Algunas investigaciones muestran que cerca del 70% de los matrimonios pueden divorciarse durante los primeros 4 años de casamiento, igualmente se dice que las personas solteras viven 4 años menos que las personas que no lo son y las personas que viven una relación de pareja infeliz tienen más probabilidades de tener enfermedades; estos estudios valen también para las parejas que viven en unión libre quienes en algún momento pueden decidir separarse.

Pero ¿Cuáles son las razones? ¿Por qué hay tantas personas que se divorcian o separan?

A muchas personas nos gustan los finales felices de las películas románticas, pero eso es solo entretenimiento, en la vida real y práctica no sucede así. En la vida en pareja hay problemas que solucionar, tareas que atender,  compromisos económicos y laborales, entre otras tantas responsabilidades.

Se sabe que el romanticismo es clave para la vida en pareja, pero no podemos ir por la vida pensando que todos los días estamos reproduciendo una película de amor, en mi opinión, el amor de pareja se valora de acuerdo a los días en que ambos son felices, mientras más días mejor, mientras más momentos juntos mejor, mientras más tiempo para disfrutar de las pequeñas cosas, mucho mejor; tomando en cuenta que como individuos tendremos días buenos y días no tan buenos.

El fracaso en las relaciones de pareja no es algo que ocurre de la noche a la mañana, no es que hoy me levanté y me di cuenta que ya no amo a mi pareja. Existen diferentes alarmas que se activan a lo largo de la relación, avisos en forma de quejas que terminan en críticas, el desprecio sobre la personalidad de cada uno, la actitud defensiva que cada uno comienza a presentar hasta llegar a la actitud de alejamiento, es mejor estar en cualquier parte incluyendo el trabajo que ir a la casa.

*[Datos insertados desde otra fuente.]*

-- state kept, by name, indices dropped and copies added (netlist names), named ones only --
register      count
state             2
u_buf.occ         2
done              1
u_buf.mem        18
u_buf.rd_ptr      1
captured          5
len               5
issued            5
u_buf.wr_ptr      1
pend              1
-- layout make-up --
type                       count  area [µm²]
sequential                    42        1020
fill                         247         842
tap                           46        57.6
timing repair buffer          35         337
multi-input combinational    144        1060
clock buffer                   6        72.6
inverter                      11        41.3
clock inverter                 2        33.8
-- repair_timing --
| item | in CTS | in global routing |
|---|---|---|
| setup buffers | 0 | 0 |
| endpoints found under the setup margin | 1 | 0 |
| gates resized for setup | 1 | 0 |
[config.mk]
export PLATFORM = sky130hd
export DESIGN_NAME = chess_time_display_flat
export DESIGN_NICKNAME = d
export VERILOG_FILES = /design/src/rtl/chess_display_pkg.sv /design/src/rtl/chess_time_display_if.sv /design/src/rtl/time_to_bcd.sv /design/src/rtl/chess_time_display.sv /design/src/flat_wrapper.sv
export SDC_FILE = /design/constraint.sdc
export NUM_CORES = 1
export LEC_CHECK = 0
export ABC_AREA = 1
export CORE_AREA = 2 2 131 133
export DETAILED_ROUTE_END_ITERATION = 10
export DIE_AREA = 0 0 133 135
export GPL_TIMING_DRIVEN = 0
export PLACE_DENSITY = 0.76
export SLEW_MARGIN = 20
export SYNTH_ARGS = -nofsm -noshare
export SYNTH_HDL_FRONTEND = slang
export SYNTH_SLANG_ARGS = --single-unit
[constraint.sdc]
create_clock -name clk -period 3.9 [get_ports clk]
set_input_delay 0.78 -clock clk [delete_from_list [all_inputs] [get_ports clk]]
set_output_delay 0.78 -clock clk [all_outputs]
set_load 0.01 [all_outputs]
[src/rtl/chess_display_pkg.sv]
// Shared constants and types for the chess clock display: segment codes,
// the time clamp and the BCD converter state encoding.
package chess_display_pkg;

  localparam logic [6:0] SEG_0   = 7'h40;
  localparam logic [6:0] SEG_1   = 7'h79;
  localparam logic [6:0] SEG_2   = 7'h24;
  localparam logic [6:0] SEG_3   = 7'h30;
  localparam logic [6:0] SEG_4   = 7'h19;
  localparam logic [6:0] SEG_5   = 7'h12;
  localparam logic [6:0] SEG_6   = 7'h02;
  localparam logic [6:0] SEG_7   = 7'h78;
  localparam logic [6:0] SEG_8   = 7'h00;
  localparam logic [6:0] SEG_9   = 7'h10;
  localparam logic [6:0] SEG_OFF = 7'h7F;

  // Largest time that still fits in MM:SS (99:59)
  localparam logic [15:0] TIME_CLAMP = 16'd5999;

  typedef enum logic [2:0] {
    LOAD,
    MIN,
    MTEN,
    STEN,
    COMMIT
  } conv_state_t;

  function automatic logic [6:0] seg_decode(input logic [3:0] bcd);
    logic [6:0] code;
    case (bcd)
      4'd0:    code = SEG_0;
      4'd1:    code = SEG_1;
      4'd2:    code = SEG_2;
      4'd3:    code = SEG_3;
      4'd4:    code = SEG_4;
      4'd5:    code = SEG_5;
      4'd6:    code = SEG_6;
      4'd7:    code = SEG_7;
      4'd8:    code = SEG_8;
      4'd9:    code = SEG_9;
      default: code = SEG_OFF;
    endcase
    return code;
  endfunction

endpackage

[src/rtl/chess_time_display_if.sv]
// Bus carrying both players' remaining time and out-of-time flags from
// the chess clock core to the display.
interface chess_time_display_if;

  logic [15:0] player1_time;
  logic [15:0] player2_time;
  logic        player1_flag;
  logic        player2_flag;

  modport master (
    output player1_time,
    output player2_time,
    output player1_flag,
    output player2_flag
  );

  modport slave (
    input player1_time,
    input player2_time,
    input player1_flag,
    input player2_flag
  );

endinterface

[src/rtl/time_to_bcd.sv]
// Sequential seconds-to-MM:SS BCD converter using repeated subtraction,
// alternating between the two players forever.
module time_to_bcd
  import chess_display_pkg::*;
(
  input  logic        clk,
  input  logic        reset,
  input  logic [15:0] player1_time,
  input  logic [15:0] player2_time,
  output logic [15:0] p1_digits,
  output logic [15:0] p2_digits,
  output logic        conv_done
);

  conv_state_t state, next_state;
  logic        player;
  logic [15:0] w;
  logic [6:0]  m;
  logic [3:0]  mt;
  logic [3:0]  st;
  logic [15:0] sel_time;
  logic [15:0] clamped;
  logic        commit;

  always_ff @(posedge clk or posedge reset) begin
    if (reset) state <= LOAD;
    else       state <= next_state;
  end

  always_comb begin
    next_state = state;
    case (state)
      LOAD:    next_state = MIN;
      MIN:     if (w < 16'd60) next_state = MTEN;
      MTEN:    if (m < 7'd10)  next_state = STEN;
      STEN:    if (w < 16'd10) next_state = COMMIT;
      COMMIT:  next_state = LOAD;
      default: next_state = LOAD;
    endcase
  end

  always_comb begin
    sel_time = player ? player2_time : player1_time;
    clamped  = (sel_time > TIME_CLAMP) ? TIME_CLAMP : sel_time;
    commit   = (state == COMMIT);
  end

  // The working registers are private; the digit registers only move at
  // COMMIT so the display never shows a half-finished conversion.
  always_ff @(posedge clk or posedge reset) begin
    if (reset) begin
      player    <= 1'b0;
      w         <= '0;
      m         <= '0;
      mt        <= '0;
      st        <= '0;
      p1_digits <= '0;
      p2_digits <= '0;
      conv_done <= 1'b0;
    end else begin
      conv_done <= commit;
      case (state)
        LOAD: begin
          w  <= clamped;
          m  <= '0;
          mt <= '0;
          st <= '0;
        end
        MIN: if (w >= 16'd60) begin
          w <= w - 16'd60;
          m <= m + 7'd1;
        end
        MTEN: if (m >= 7'd10) begin
          m  <= m - 7'd10;
          mt <= mt + 4'd1;
        end
        STEN: if (w >= 16'd10) begin
          w  <= w - 16'd10;
          st <= st + 4'd1;
        end
        COMMIT: begin
          if (player) p2_digits <= {mt, m[3:0], st, w[3:0]};
          else        p1_digits <= {mt, m[3:0], st, w[3:0]};
          player <= ~player;
        end
        default: ;
      endcase
    end
  end

endmodule
$ cat config.mk
export PLATFORM = sky130hd
export DESIGN_NAME = rst_sequencer_flat
export DESIGN_NICKNAME = d
export VERILOG_FILES = /design/src/rtl/rst_sequencer_if.sv /design/src/rtl/rst_sequencer.sv /design/src/flat_wrapper.sv
export SDC_FILE = /design/constraint.sdc
export NUM_CORES = 1
export LEC_CHECK = 0
export ABC_CLOCK_PERIOD_IN_PS = 6700
export CAP_MARGIN = 10
export CORE_ASPECT_RATIO = 1.1
export CORE_MARGIN = 5
export CORE_UTILIZATION = 42
export DETAILED_ROUTE_END_ITERATION = 10
export GPL_TIMING_DRIVEN = 0
export PLACE_DENSITY_LB_ADDON = 0.1
export SLEW_MARGIN = 15
export SYNTH_ARGS = -nofsm -noshare
export SYNTH_HDL_FRONTEND = slang
export SYNTH_SLANG_ARGS = --single-unit
$ cat constraint.sdc
create_clock -name iCLK -period 6.7 [get_ports iCLK]
set_input_delay 1.34 -clock iCLK [delete_from_list [all_inputs] [get_ports iCLK]]
set_output_delay 1.34 -clock iCLK [all_outputs]
set_load 0.005 [all_outputs]
$ cat src/rtl/rst_sequencer_if.sv
// rtl/rst_sequencer_if.sv - Lock/soft-reset inputs and reset/status outputs of the reset sequencer
// slave modport is the sequencer side; master modport is the environment driving lock and soft reset.
interface rst_sequencer_if #(
   parameter int N_CH = 4
);
   logic            iPLL_LOCKED;
   logic            iSOFT_RST;
   logic [N_CH-1:0] oRST;
   logic            oREADY;
   logic [2:0]      oSTATE;

   modport slave (
      input  iPLL_LOCKED,
      input  iSOFT_RST,
      output oRST,
      output oREADY,
      output oSTATE
   );

   modport master (
      output iPLL_LOCKED,
      output iSOFT_RST,
      input  oRST,
      input  oREADY,
      input  oSTATE
   );
endinterface

$ cat src/rtl/rst_sequencer.sv
// rtl/rst_sequencer.sv - Multi-channel reset sequencer: lock filter, init delay, staggered in-order release
// Optional RST_SEQ_REVERSE_ASSERT_EN: soft reset re-asserts channels in reverse order through DRAIN.
module rst_sequencer #(
   parameter int N_CH      = 4,
   parameter int LOCK_FILT = 8,
   parameter int INIT_CYC  = 32,
   parameter int STAGGER   = 16
) (
   input  logic           iCLK,
   input  logic           iRESET,
   rst_sequencer_if.slave bus
);
   localparam int MAX_A = (LOCK_FILT > INIT_CYC) ? LOCK_FILT : INIT_CYC;
   localparam int MAX_B = (STAGGER > N_CH) ? STAGGER : N_CH;
   localparam int MAX_V = (MAX_A > MAX_B) ? MAX_A : MAX_B;
   localparam int CW    = $clog2(MAX_V) + 1;

   localparam logic [CW-1:0] ONE       = CW'(1);
   localparam logic [CW-1:0] LF_LAST   = CW'(LOCK_FILT - 1);
   localparam logic [CW-1:0] INIT_LAST = CW'(INIT_CYC - 1);
   localparam logic [CW-1:0] STG_LAST  = CW'(STAGGER - 1);
   localparam logic [CW-1:0] CH_LAST   = CW'(N_CH - 1);
`ifdef RST_SEQ_REVERSE_ASSERT_EN
   localparam logic [CW-1:0] CH_DRAIN0 = CW'(N_CH - 2);
`endif

   typedef enum logic [2:0] {
      S_HOLD    = 3'd0,
      S_WAIT    = 3'd1,
      S_RELEASE = 3'd2,
      S_RUN     = 3'd3
`ifdef RST_SEQ_REVERSE_ASSERT_EN
      , S_DRAIN = 3'd4
`endif
   } state_t;

   state_t          r_state, w_nxt_state;
   logic [CW-1:0]   r_cnt, w_cnt;
   logic [CW-1:0]   r_ch, w_ch;
   logic [N_CH-1:0] r_rst, w_rst;
   logic            r_ready, w_ready;
   logic [N_CH-1:0] w_sel;

   always_ff @(posedge iCLK) begin
      if (iRESET) begin
         r_state <= S_HOLD;
         r_cnt   <= '0;
         r_ch    <= '0;
         r_rst   <= '1;
         r_ready <= 1'b0;
      end else begin
         r_state <= w_nxt_state;
         r_cnt   <= w_cnt;
         r_ch    <= w_ch;
         r_rst   <= w_rst;
         r_ready <= w_ready;
      end
   end

   always_comb begin
      w_nxt_state = r_state;
      w_cnt       = r_cnt;
      w_ch        = r_ch;
      w_rst       = r_rst;
      w_ready     = r_ready;
      for (int k = 0; k < N_CH; k++) begin
         w_sel[k] = (CW'(k) == r_ch);
      end

      if ((r_state != S_HOLD) && !bus.iPLL_LOCKED) begin
         w_nxt_state = S_HOLD;
         w_cnt       = '0;
         w_ch        = '0;
         w_rst       = '1;
         w_ready     = 1'b0;
      end else begin
         case (r_state)
            S_HOLD: begin
               w_rst   = '1;
               w_ready = 1'b0;
               if (!bus.iPLL_LOCKED) begin
                  w_cnt = '0;
               end else if (r_cnt >= LF_LAST) begin
                  w_nxt_state = S_WAIT;
                  w_cnt       = '0;
               end else begin
                  w_cnt = r_cnt + ONE;
               end
            end
            S_WAIT: begin
               if (r_cnt == INIT_LAST) begin
                  w_cnt = '0;
                  w_ch  = ONE;
                  w_rst = {N_CH{1'b1}} << 1;
                  if (N_CH == 1) begin
                     w_nxt_state = S_RUN;
                     w_ready     = 1'b1;
                  end else begin
                     w_nxt_state = S_RELEASE;
                  end
               end else begin
                  w_cnt = r_cnt + ONE;
               end
            end
            S_RELEASE: begin
               if (r_cnt == STG_LAST) begin
                  w_cnt = '0;
                  w_rst = r_rst & ~w_sel;
                  if (r_ch == CH_LAST) begin
                     w_nxt_state = S_RUN;
                     w_ready     = 1'b1;
                     w_ch        = '0;
                  end else begin
                     w_ch = r_ch + ONE;
                  end
               end else begin
                  w_cnt = r_cnt + ONE;
               end
            end
            S_RUN: begin
               w_rst   = '0;
               w_ready = 1'b1;
               // Lock is known high on this edge, so it already counts as the first qualifying sample.
               if (bus.iSOFT_RST) begin
                  w_ready = 1'b0;
                  w_ch    = '0;
`ifdef RST_SEQ_REVERSE_ASSERT_EN
                  if (N_CH == 1) begin
                     w_nxt_state = S_HOLD;
                     w_rst       = '1;
                     w_cnt       = ONE;
                  end else begin
                     w_nxt_state      = S_DRAIN;
                     w_rst            = '0;
                     w_rst[N_CH-1]    = 1'b1;
                     w_cnt            = '0;
                     w_ch             = CH_DRAIN0;
                  end
`else
                  w_nxt_state = S_HOLD;
                  w_rst       = '1;
                  w_cnt       = ONE;
`endif
               end
            end
`ifdef RST_SEQ_REVERSE_ASSERT_EN
            S_DRAIN: begin
               w_ready = 1'b0;
               if (r_cnt == STG_LAST) begin
                  w_cnt = '0;
                  w_rst = r_rst | w_sel;
                  if (r_ch == '0) begin
                     w_nxt_state = S_HOLD;
                     w_cnt       = ONE;
                  end else begin
                     w_ch = r_ch - ONE;
                  end
               end else begin
                  w_cnt = r_cnt + ONE;
               end
            end
`endif
            default: begin
               w_nxt_state = S_HOLD;
               w_cnt       = '0;
               w_ch        = '0;
               w_rst       = '1;
               w_ready     = 1'b0;
            end
         endcase
      end
   end

   assign bus.oRST   = r_rst;
   assign bus.oREADY = r_ready;
   assign bus.oSTATE = r_state;
endmodule

$ cat src/flat_wrapper.sv
// flat-port wrapper written by rule: the top's interface ports become plain ports
module rst_sequencer_flat 
#(
   parameter int N_CH      = 4,
   parameter int LOCK_FILT = 8,
   parameter int INIT_CYC  = 32,
   parameter int STAGGER   = 16
)
  (iCLK, iRESET, bus_iPLL_LOCKED, bus_iSOFT_RST, bus_oRST, bus_oREADY, bus_oSTATE);
  rst_sequencer_if #(.N_CH(N_CH)) bus_i ();
  input  logic iCLK;
  input  logic iRESET;
  input wire logic [$bits(bus_i.iPLL_LOCKED)-1:0] bus_iPLL_LOCKED;
  input wire logic [$bits(bus_i.iSOFT_RST)-1:0] bus_iSOFT_RST;
  output wire logic [$bits(bus_i.oRST)-1:0] bus_oRST;
  output wire logic [$bits(bus_i.oREADY)-1:0] bus_oREADY;
  output wire logic [$bits(bus_i.oSTATE)-1:0] bus_oSTATE;
  assign bus_i.iPLL_LOCKED = bus_iPLL_LOCKED;
  assign bus_i.iSOFT_RST = bus_iSOFT_RST;
  assign bus_oRST = bus_i.oRST;
  assign bus_oREADY = bus_i.oREADY;
  assign bus_oSTATE = bus_i.oSTATE;
  rst_sequencer #(.N_CH(N_CH), .LOCK_FILT(LOCK_FILT), .INIT_CYC(INIT_CYC), .STAGGER(STAGGER)) u_core (.iCLK(iCLK), .iRESET(iRESET), .bus(bus_i));
endmodule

Cuando las parejas dejan de hablarse, dejan de saber de cada uno, automáticamente la relación pierde fuerza, se deteriora y la razón aquí es simple, si dejamos de hablarnos, dejamos de compartir nuestros sueños e ideas juntos, por lo tanto perdemos el sentido de común unidad.

Los largos silencios y la incomprensión dan paso a pensar que realmente ya no tenemos nada en común y el camino al divorcio o separación  se percibe como más conveniente.

Es importante resaltar que lo escrito aquí, hace referencia a parejas que no tienen problemas de violencia, alcoholismo, drogadicción ni de infidelidades múltiples.

Recuerda todo en la vida se puede lograr, si uno quiere…. el problema se halla realmente en el querer y tomar las acciones pertinentes. Si dentro de la relación hay un mínimo de cariño y admiración,  puede ser salvada y mejorada, en tanto hagas algo para lograrlo.

El hecho es que no tienes nada que perder, y si mucho que ganar.